[Stored entries]
===== config.mk =====
export PLATFORM = sky130hd
export DESIGN_NAME = serial_accum
export DESIGN_NICKNAME = d
export VERILOG_FILES = /design/src/rtl/serial_accum.sv
export SDC_FILE = /design/constraint.sdc
export NUM_CORES = 1
export LEC_CHECK = 0
export CORE_MARGIN = 2
export CORE_UTILIZATION = 38
export DETAILED_ROUTE_END_ITERATION = 12
export PLACE_DENSITY = 0.61
export SYNTH_ARGS = -nofsm -noshare
export SYNTH_HDL_FRONTEND = slang
export SYNTH_SLANG_ARGS = --single-unit

===== constraint.sdc =====
create_clock -name clk -period 3.81 [get_ports clk]
set_clock_uncertainty 0.1 [all_clocks]
set_input_delay 1.143 -clock clk [delete_from_list [all_inputs] [get_ports clk]]
set_output_delay 1.143 -clock clk [all_outputs]
set_load 0.05 [all_outputs]

===== src/rtl/serial_accum.sv =====
// Bit-serial unsigned accumulator: one full-adder slice plus a carry flop adds
// each accepted operand into the running total over WIDTH clocks, LSB first.
module serial_accum #(
  parameter int WIDTH  = 8,
  parameter bit SAT_EN = 1'b1
) (
  input  logic             clk,
  input  logic             rst,
  input  logic             clr,
  input  logic             in_valid,
  output logic             in_ready,
  input  logic [WIDTH-1:0] din,
  input  logic             sat_mode,
  output logic [WIDTH-1:0] acc,
  output logic             acc_valid,
  output logic             ovf,
  output logic             busy
);

  // state  | meaning
  // IDLE   | waiting for an operand; in_ready high unless clr
  // SHIFT  | one sum bit per clock into the shadow copy, LSB first
  // COMMIT | carry holds the final carry-out; write acc and ovf

  localparam int CW = (WIDTH > 1) ? $clog2(WIDTH) : 1;
  localparam logic [CW-1:0] LAST = CW'(WIDTH - 1);

  typedef enum logic [1:0] {
    IDLE   = 2'd0,
    SHIFT  = 2'd1,
    COMMIT = 2'd2
  } state_t;

  state_t           state;
  logic [WIDTH-1:0] opnd;
  logic [WIDTH-1:0] sh;
  logic [CW-1:0]    cnt;
  logic             carry;
  logic             sat;
  logic             bit_a;
  logic             bit_b;

  assign in_ready = (state == IDLE) && !clr;
  assign busy     = (state != IDLE);
  assign bit_a    = opnd[cnt];
  assign bit_b    = sh[cnt];

  always_ff @(posedge clk) begin
    if (rst) begin
      state     <= IDLE;
      acc       <= '0;
      ovf       <= 1'b0;
      acc_valid <= 1'b0;
      opnd      <= '0;
      sh        <= '0;
      cnt       <= '0;
      carry     <= 1'b0;
      sat       <= 1'b0;
    end else if (clr) begin
      // An aborted op never commits; acc and ovf restart from zero.
      state     <= IDLE;
      acc       <= '0;
      ovf       <= 1'b0;
      acc_valid <= 1'b0;
      cnt       <= '0;
      carry     <= 1'b0;
    end else begin
      acc_valid <= 1'b0;
      case (state)
        IDLE: begin
          if (in_valid) begin
            opnd  <= din;
            sh    <= acc;
            sat   <= SAT_EN && sat_mode;
            carry <= 1'b0;
            cnt   <= '0;
            state <= SHIFT;
          end
        end
        SHIFT: begin
          sh[cnt] <= bit_a ^ bit_b ^ carry;
          carry   <= (bit_a & bit_b) | (bit_a & carry) | (bit_b & carry);
          cnt     <= cnt + 1'b1;
          if (cnt == LAST) begin
            state <= COMMIT;
          end
        end
        COMMIT: begin
          acc       <= (carry && sat) ? '1 : sh;
          ovf       <= ovf | carry;
          acc_valid <= 1'b1;
          state     <= IDLE;
        end
        default: state <= IDLE;
      endcase
    end
  end

endmodule


## Word-level counts from Yosys, hierarchy flattened

Index checks and enable logic that the tools add are counted.

- Register bits after elaboration: 33
- Input bits: 13
- Output and inout bits: 12
- Logic and storage cells: 56

- $add $sub $neg: 1
- $lt $le $gt $ge: 2
- Eq/ne operators: 5
- Muxes and demuxes: 18
- Bitwise gates (word level): 9
- Reduce and logical (&&, ||, !) cells: 12

Operators by type and width:

| operator | number |
|---|---|
| $mux W8 | 2 |
| $pmux W8 S2 | 1 |
| $bwmux W8 | 1 |
| $bmux W1 S3 | 2 |
| $pmux W3 S2 | 1 |
| $reduce_and A3 Y1 | 2 |
| $mux W1 | 5 |
| $lt A3 B4 Y1 const B | 1 |
| $mux W2 | 2 |
| $ne A2 B2 Y1 const B | 2 |
| $pmux W2 S2 | 1 |
| $reduce_and A2 Y1 | 2 |
| $reduce_bool A2 Y1 | 2 |
| $add A3 B1 Y3 const B | 1 |
| $and A1 B1 Y1 | 3 |
| $demux W1 S3 | 1 |
| $eq A3 B3 Y1 const B | 1 |
| $ge A3 B1 Y1 const B | 1 |
| $logic_and A1 B1 Y1 | 3 |
| $mux W3 | 1 |
| $or A1 B1 Y1 | 3 |
| $eq A2 B1 Y1 const B | 1 |
| $eq A2 B2 Y1 const B | 1 |
| $logic_not A2 Y1 | 1 |
| 5 further kinds | 6 |

## Longest topological paths before layout

Gate-level depths: netlist of run 1.

- Depth after elaboration: 6
- Gate-level depth with buffers: 10

## Worst setup path after synthesis of run 1

Ideal clock, no wire load.

- Kind: input to output
- Start point: input port clr
- End point: output port in_ready
- Data arrival time: 1795 ps
- Slack: 772 ps
- Stages on the path: 1
- Path through: nor3_2

- Longest elaborated chain between the ends: 2

RTL lines:

| element | line | RTL |
|---|---|---|
| start, declared | 9 | `input logic clr,` |
| $logic_not A1 Y1 | 43 | `assign in_ready = (state == IDLE) && !clr;` |
| $logic_and A1 B1 Y1 | 43 |  |
| end, declared | 11 | `output logic in_ready,` |

Every way passes these cells.

## Worst setup path in the final report of run 1

Same ends and word-level chain as after synthesis.

==> impl_metrics.toml, run 1 <==
[detailed_routing]
wl_mm = 3.58
dr.max_layer_used = "met4"
first_pass_iters = 5
dr_wl_met3_um = 197
wl_per_cell_um = 14.6
vias = 1333
first_iter_violations = 128
drt-vias-per-instance = 5.42
postRouteAntennaNets = 0
drc = 0
met2_length_mm = 1.65
met1_length_mm = 1.71

[floorplanning]
io_pins = 25
initial_core_util = 0.391
core-area_um2 = 3970
die_y_um = 67.9
rows = 23
die-width_um = 67.9
die-area_um2 = 4610

[place]
dpl.hpwl_mm = 2.41
dp.cells = 238
dp_slack_ns = 0.425
gp_congestion = 0.870
io_buffers = 24

[grt]
gr-total-overflow = 0
grt_pass1_vias = 1263
grt.total_usage = 0.171
antenna_found_initial = 0
grt_pass1_wl_mm = 5.80
grt_max_degree = 19

[setup_path]
critPathTopFamily = "buffers and inverters"
cpPeakStageDelay_ns = 0.54
path_buf_inv = 2
crit_slowest_cell = "clkdlybuf4s50_1"
critPathRequiredTime_ns = 2.57
cp-start-kind = "input port"
critical_path_arrival_ns = 2.16
worstPathCellList = "clkdlybuf4s50_1 > nor3_2 > buf_12"
end_kind = "primary output"
path_max_fanout = 7
crit_type = "input port to primary output"

[logic_synthesis]
synth_area_leaders = "dfxtp_1 43%, a21oi_1 8.4%, nand2_1 5.6%"
synth_top_family_by_area = "compound AO/OA/AOI/OAI gates"
avgSynthCellArea_um2 = 8.82
ys_seq_elements = 33
yosys.cell_count.top_type = "dfxtp_1"
synthCells = 176
ys_types = 38
synth_top_area_share = 0.425
synth_compound_area_frac = 0.239
syn_area_um2 = 1550
ys_seq_area_frac = 0.425
async_reset_ff_frac = 0
synth_mux_area_frac = 0.0556
yosys.area_share.simple = 0.184
synth_common_cells = "33 x dfxtp_1, 26 x a21oi_1, 23 x nand2_1"
syn_nets = 192
synth-adder-area-share = 0.0290
yosysTopAreaCell = "dfxtp_1"
synth-xor-area-share = 0
yosys_warnings = 0
synth_flop_cell = "dfxtp_1"
synth_edf_count = 0

[clock_network]
ctsResizeCount = 0
cts_hold_buffers = 0
cts_setup_buffers = 0
cts_num_sinks = 33
cts-root-buf = "clkbuf_8"
clk_pin_slew_ns = 0.06
clock_latency_ns = 0.28
h-tree-depth = 2
cts_buffers = 5
clk_path_buf_depth = 2
cts_tree = "built"

[sta]
timing.final.crit_share = 0.894
fin_crit_ns = 3.41
fin_ws_ns = 0.403
rsz0062_at_grt = "false"
setup_viol = 0
slew_viol_final = 0
setup_tns_ns = 0
slew_headroom = 0.622
tightest_slew_ns = 0.567
fmax_mhz = 294
finalHoldViolCount = 0

[power]
powerDensity_nw_per_um2 = 402
clkPwrFrac = 0.440
vdd_drop_max_v = 0.000155
seq_power_share = 0.474
p_total_uw = 765
swShare = 0.219
p_sw_uw = 167
p_int_uw = 598
leakagePower_nw = 0.649
p_comb_frac = 0.086

[finish]
num_antenna_cells = 0
syn_to_final_growth_pct = 22.6
nets = 211
nFillCells = 373
drive_gt1_frac = 0.107
finalNonFillerCells = 246

[hold_path]
hold_path_class = "flop to flop"

[run_status]
status = "completed"

[job]
cap_violations = 0
through the flow:
step                area [um2]  hold slack, ns  utilization
floorplan                 1550           0.332            -
global placement          1790           0.344        0.450
detailed placement        1790           0.350        0.450
CTS                       1900           0.360        0.480
global route              1900           0.380        0.480
finish                    1900           0.359        0.480
worst paths after layout:
| kind | from | endpoint | slack, ns | cells after the start |
|---|---|---|---|---|
| setup / recovery | clr | in_ready | 0.40 | 3 |
| hold / removal | opnd[6] | opnd[6] | 0.36 | 2 |
| setup reg to reg | cnt[1] | sh[1] | 0.86 | 7 |
| hold reg to reg | opnd[6] | opnd[6] | 0.36 | 2 |
registers in the layout (all words and copies together), names as in the netlist:
| name | count |
|---|---|
| sat | 1 |
| sh | 8 |
| opnd | 8 |
| acc | 8 |
| ovf | 1 |
| carry | 1 |
| acc_valid | 1 |
| state | 2 |
| cnt | 3 |
area by class of cell:
cell class,instances,area [um2],area share
clock buffers,7,86.3,0.0453
clock inverters,1,30.0,0.0158
repair buffers,26,265,0.139
flip-flops and latches,33,661,0.347
well taps,50,62.6,0.0329
multi-input cells,126,788,0.414
inverters,3,11.3,0.00591
tightest hold or removal path: stages (launching register included):
cell     delay, ns
dfxtp_1       0.31
nand2_1       0.05
a21oi_1       0.05
cell usage in the layout (no fill, tap or decap), types with 2 or more instances in the layout:
cell             count
nor2_1              17
a311oi_1             6
a22oi_1              4
dfxtp_1             33
o31ai_1              4
o22ai_1              9
buf_4                2
nor3_1               3
a21oi_1             26
mux4_2               2
or3_1                2
nand2_1             23
nor2b_1              2
ha_1                 2
clkbuf_8             6
clkdlybuf4s50_1     23
or2_2                2
mux2i_1              3
inv_1                3
nand2b_1             2
o21ai_0              3
routing by layer:
layer | GRT usage | vias up
met3 | 0.0559 | 2
li1 | - | 668
met2 | 0.257 | 40
met4 | 0.0750 | 0
met1 | 0.222 | 623
met5 | 0 | -
cell families after synthesis:
group                      Yosys count
and+or+nand+nor                     59
AOI/OAI and AO/OA                   58
DFF                                 33
buffers and inverters               17
muxes                                6
adders and majority gates            3
power by group through the flow:
stage          Clock [mW]  Combinational (mW)  Sequential [mW]
2_1_floorplan           0              0.0455            0.367
3_3_place_gp            0              0.0641            0.370
3_5_place_dp            0              0.0654            0.370
4_1_cts             0.345              0.0655            0.362
5_1_grt             0.359              0.0716            0.364
6_report            0.337              0.0657            0.363
No activity file was read; power rests on OpenSTA's default activity.
==> run 2: changes to the inputs <==
--- a/config.mk
+++ b/config.mk
@@ -5,7 +5,7 @@
 export SDC_FILE = /design/constraint.sdc
 export NUM_CORES = 1
 export LEC_CHECK = 0
-export CORE_MARGIN = 2
+export CORE_MARGIN = 1
 export CORE_UTILIZATION = 38
 export DETAILED_ROUTE_END_ITERATION = 12
 export PLACE_DENSITY = 0.61
==> impl_metrics.toml, run 2 (synthesized netlist as in run 1, its figures left out) <==
[setup_path]
reg2reg_slack_ns = 0.90
critPathTopFamily = "buffers and inverters"
ff2ff_path_depth = 7
r2r_end = "sh[1]"
critical_path_arrival_ns = 2.15
critPathRequiredTime_ns = 2.57
cp-start-kind = "input port"
worstPathCellList = "clkdlybuf4s50_1 > nor3_2 > buf_12"
reg2reg_from = "cnt[1]"
crit_slowest_cell = "clkdlybuf4s50_1"
path_max_fanout = 7
end_kind = "primary output"
crit_type = "input port to primary output"
path_buf_inv = 2
cpPeakStageDelay_ns = 0.53

[sta]
finalHoldViolCount = 0
fin_crit_ns = 3.40
tightest_slew_ns = 0.522
fmax_mhz = 294
timing.final.crit_share = 0.892
setup_viol = 0
slew_headroom = 0.652
slew_viol_final = 0
rsz0062_at_grt = "false"
setup_tns_ns = 0

[clock_network]
cts_tree = "built"
ctsResizeCount = 0
cts_setup_buffers = 0
clk_path_buf_depth = 2
clock_latency_ns = 0.27
cts_buffers = 5
clk_pin_slew_ns = 0.06
cts_hold_buffers = 0
cts_num_sinks = 33
cts-root-buf = "clkbuf_8"
h-tree-depth = 2

[detailed_routing]
first_pass_iters = 4
drc = 0
drt-vias-per-instance = 5.45
wl_mm = 3.44
wl_per_cell_um = 14.1
vias = 1324
postRouteAntennaNets = 0
first_iter_violations = 86

[finish]
final_common_cell = "dfxtp_1"
reg_top3 = "acc x8, opnd x8, sh x8"
finalNonFillerCells = 243
final_cell_mix = "33 x dfxtp_1, 26 x a21oi_1, 23 x nand2_1, 23 x clkdlybuf4s50_1, 17 x nor2_1"
num_antenna_cells = 0
nets = 211
syn_to_final_growth_pct = 20.5
drive_gt1_frac = 0.103

[grt]
grt.total_usage = 0.184
grt_pass1_wl_mm = 6.10
gr-total-overflow = 0
antenna_found_initial = 0
grt_max_degree = 19
grt_pass1_vias = 1298

[place]
gp_congestion = 0.842
dpl.hpwl_mm = 2.37
dp.cells = 236
io_buffers = 24

[hold_path]
min_from = "opnd[1]"
hold_end = "opnd[1]"
hold_path_class = "flop to flop"
hold_depth = 2

[power]
powerDensity_nw_per_um2 = 367
vdd_drop_max_v = 0.000213
leakagePower_nw = 0.635

[floorplanning]
die-area_um2 = 4350
core-area_um2 = 3800
die_y_um = 65.9
rows = 22
initial_core_util = 0.409
die-width_um = 65.9
io_pins = 25

[run_status]
status = "completed"

[job]
cap_violations = 0
[run 2: worst max-delay path by stage]
stage | to | slack (ns) | startpoint | depth (start not counted)
2_1_floorplan | in_ready | 0.77 | clr | 1
3_3_place_gp | in_ready | 0.43 | clr | 3
3_5_place_dp | in_ready | 0.42 | clr | 3
4_1_cts | in_ready | 0.41 | clr | 3
5_1_grt | in_ready | 0.37 | clr | 3
6_report | in_ready | 0.41 | clr | 3
[run 2: tightest hold or removal path: cells and delay by family, from the launching register on]
family	cells	cell delay, ns
DFF	1	0.31
AOI/OAI and AO/OA	1	0.05
and+or+nand+nor	1	0.05
[run 2: through the flow]
step                setup WS, ns  power, mW  utilization  hold WS (ns)  cell area (um2)
detailed placement         0.420      0.435        0.470         0.346             1790
global route               0.373      0.714        0.493         0.380             1870
finish                     0.412      0.686        0.493         0.358             1870
global placement           0.426      0.434        0.470         0.346             1790
floorplan                  0.772      0.412            -         0.332             1550
CTS                        0.412      0.688        0.493         0.355             1870
[run 2: power breakdown]
group | internal (mW) | switching, mW
registers | 0.355 | 0.00821
clock network | 0.143 | 0.115
logic | 0.0301 | 0.0351
total | 0.528 | 0.158
[run 2: layer usage]
| metal | wire length, um | up-vias | part of all wire | global-route usage |
|---|---|---|---|---|
| li1 | - | 662 | - | - |
| met4 | 36 | 0 | 0.010 | 0.0571 |
| met5 | 0 | - | 0 | 0 |
| met1 | 1630 | 626 | 0.47 | 0.243 |
| met2 | 1610 | 31 | 0.47 | 0.293 |
| met3 | 164 | 5 | 0.048 | 0.0448 |
[run 2: final cells by class]
type,count,area [um2]
Clock buffer,7,86.3
Inverter,3,11.3
Sequential cell,33,661
Tap cell,48,60.1
Fill cell,372,1930
Multi-Input combinational cell,126,788
Timing Repair Buffer,26,265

Work instructions → Once you find the line with "output logic [WIDTH-1:0]" in the entries above, output it and each line after it up to and including the line with "localparam int CW", and nothing else.

Your solution →
  output logic [WIDTH-1:0] acc,
  output logic             acc_valid,
  output logic             ovf,
  output logic             busy
);

  // state  | meaning
  // IDLE   | waiting for an operand; in_ready high unless clr
  // SHIFT  | one sum bit per clock into the shadow copy, LSB first
  // COMMIT | carry holds the final carry-out; write acc and ovf

  localparam int CW = (WIDTH > 1) ? $clog2(WIDTH) : 1;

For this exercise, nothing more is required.